猫好きの人の庭に現れた親子の猫。母猫は、ふいに姿を消してしまった。お腹をすかせて鳴いていた子猫たちを保護し、まるで我が子のように育てた畠さん。1年前に保護した庭猫の虎太郎くんも、すっかりなついている。
金環日食の日に出会った子猫たち
2012年5月21日、その日は129年ぶりに金環日食が見られると全国各地で話題になっていて、埼玉県に住む畠さんも金環日食を見るために庭に出てみた。

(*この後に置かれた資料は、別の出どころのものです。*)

From an optimization exercise on the open Yosys and OpenROAD flow, aimed at small area, a short achievable clock period and few clock cycles per item; shortcuts taken in it are not production practice. The RTL was checked by simulation tests, not by an equivalence proof against the original design.

==> flow/design.v (excerpt) <==
module pix_cond (
    input  wire         clk,
    input  wire         rst,
    input  wire         in_valid,
    output wire         in_ready,
    input  wire [1:0]   in_fmt,
    input  wire [47:0]  in_rgb,
    input  wire [143:0] in_m,
    input  wire [15:0]  in_e,
    output wire [29:0]  g_addr,
    input  wire [47:0]  g_lo,
    input  wire [47:0]  g_hi,
    output reg          out_valid,
    input  wire         out_ready,
    output reg  [47:0]  out_o
);
    reg rdy_s0;
    wire en_s0 = rdy_s0;
    reg rdy_s1;
    wire en_s1 = rdy_s1;
    reg rdy_s2;
    wire en_s2 = rdy_s2;
    reg rdy_s3;
    wire en_s3 = rdy_s3;
    reg rdy_s4;
    wire en_s4 = rdy_s4;
    reg rdy_s5;
    wire en_s5 = rdy_s5;
    reg rdy_s6;
    wire en_s6 = rdy_s6;
    reg rdy_s7;
    wire en_s7 = rdy_s7;
    reg rdy_ob;
    wire en_ob = rdy_ob;
    reg rdy_io;
    wire en_io = rdy_io;
    reg rdy_ga;
    wire en_ga = rdy_ga;
    reg rdy_s1b;
    wire en_s1b = rdy_s1b;
    reg rdy_s2k0;
    wire en_s2k0 = rdy_s2k0;
    reg rdy_s2k1;
    wire en_s2k1 = rdy_s2k1;
    reg rdy_s2k2;
    wire en_s2k2 = rdy_s2k2;
    reg rdy_s3n;
    wire en_s3n = rdy_s3n;
    reg rdy_s3y0;
    wire en_s3y0 = rdy_s3y0;
    reg rdy_s3y1;
    wire en_s3y1 = rdy_s3y1;
    reg rdy_s3y2;
    wire en_s3y2 = rdy_s3y2;
    reg rdy_s4k0;
    wire en_s4k0 = rdy_s4k0;
    reg rdy_s4k1;
    wire en_s4k1 = rdy_s4k1;
    reg rdy_s4k2;
    wire en_s4k2 = rdy_s4k2;
    reg rdy_s5e0;
    wire en_s5e0 = rdy_s5e0;
    reg rdy_s5e1;
    wire en_s5e1 = rdy_s5e1;
    reg rdy_s5e2;
    wire en_s5e2 = rdy_s5e2;
    reg rdy_s6k0;
    wire en_s6k0 = rdy_s6k0;
    reg rdy_s6k1;
    wire en_s6k1 = rdy_s6k1;
    reg rdy_s6k2;
    wire en_s6k2 = rdy_s6k2;
    reg         sv;          
    reg  [47:0] sd;
    assign in_ready = rdy_io;
    function [15:0] expand;
        input [1:0]  fmt;
        input [15:0] raw;
        begin
            case (fmt)
                2'd0:    expand = {raw[9:0], raw[9:4]};
                2'd1:    expand = {raw[11:0], raw[11:8]};
  ...
Size: roughly 13000 cells after synthesis, about 390 I/O pins, about 150000 sq um of cells after synthesis.
export LEC_CHECK = 0
export CAP_MARGIN = 50
export CORE_MARGIN = 2
export CORE_UTILIZATION = 40
export CTS_CLUSTER_DIAMETER = 60
export CTS_CLUSTER_SIZE = 30
export SLEW_MARGIN = 60
create_clock -name core_clock -period 12.0 [get_ports {clk}]
run.sh (not shown) runs the stock make flow with config.mk's settings and CLKGATE_MAP_FILE= SYNTH_SCRIPT=/design/flow/synth_recipe.tcl, a recipe that flattens the netlist after the stock synthesis.
Testbench counts at the start, summed over its fixed seeds: cycles 12,072, pixels 12,000.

「まさか猫がいるとは思わなかったのですが、ニャアニャアという子猫の鳴き声がしたので探してみると、庭の片隅に母猫と2匹の子猫が一緒にいたんです」
2匹の猫を飼っている猫好きの畠さんは、しばらくそのまま親子を見守ることにした。
このまま無事に育つといいなと思っていたら、6月4日、子猫だけがお腹をすかせて鳴いていた。母猫はどこかに行ってしまったようだった。
畠さんは、先住猫のこてつくんを育てた時に使った哺乳瓶と猫用ミルクを持っていたので、すぐに子猫たちに飲ませた。1匹の子猫は、ごくごくと元気にミルクを飲んで鳴き止んだ。もう1匹の子猫は、衰弱していたのでスポイトを使って流し込むように飲ませてみた。「ミルクがほしい」と言うのだが、なかなか上手に飲めなかったという。畠さんは、1ヶ月半もの間、昼夜を問わず子猫たちに2、3時間おきにミルクを飲ませて成長を見守った。
兄弟だけど性格は真逆
畠さんは、元気な子猫をじゃんくん、ミルクを思うように飲めなかった子猫をまめくんと名付けた。2匹一緒に譲渡してほしいという人もいたが、譲渡する気にはまったくなれなかったという。まめくんは鳥か何かに突かれたようで、肛門から少し腸が出ていて、尿が出るところが壊死していた。獣医さんに、「うまく治って組織が再形成されるといいけど、少し様子見ましょう」と言われたが、結局うまくいかず、「このまま治って、皮膚が繋がってしまうと尿道が塞がって排尿が出来なくなる。体力は心配だが、このままにしておいてもどのみち衰弱してしまうので、イチかバチか手術してみましょう」と言われた。手術は成功して人工尿道をつけたが、どうしてもおしっこが出てくる下腹が気になってなめてしまう。お腹の皮膚がただれてしまうので、留守番の時や夜間はカラーをつけていた。ところが、畠さんが100均で買った手ぬぐいで腹巻きを作り、吸水ハンカチをオムツ代わりに挟んであげたら、まったく気にならなくなったようで、肌荒れしなくなった。
兄弟でもまったく性格が違っていて、じゃんくんはおっとりした性格で、ごはんもゆっくり食べる。まめくんは、単純で、はっきりした性格。じゃんくんが猫エイズなので、あまり一緒に遊ぶことはできない。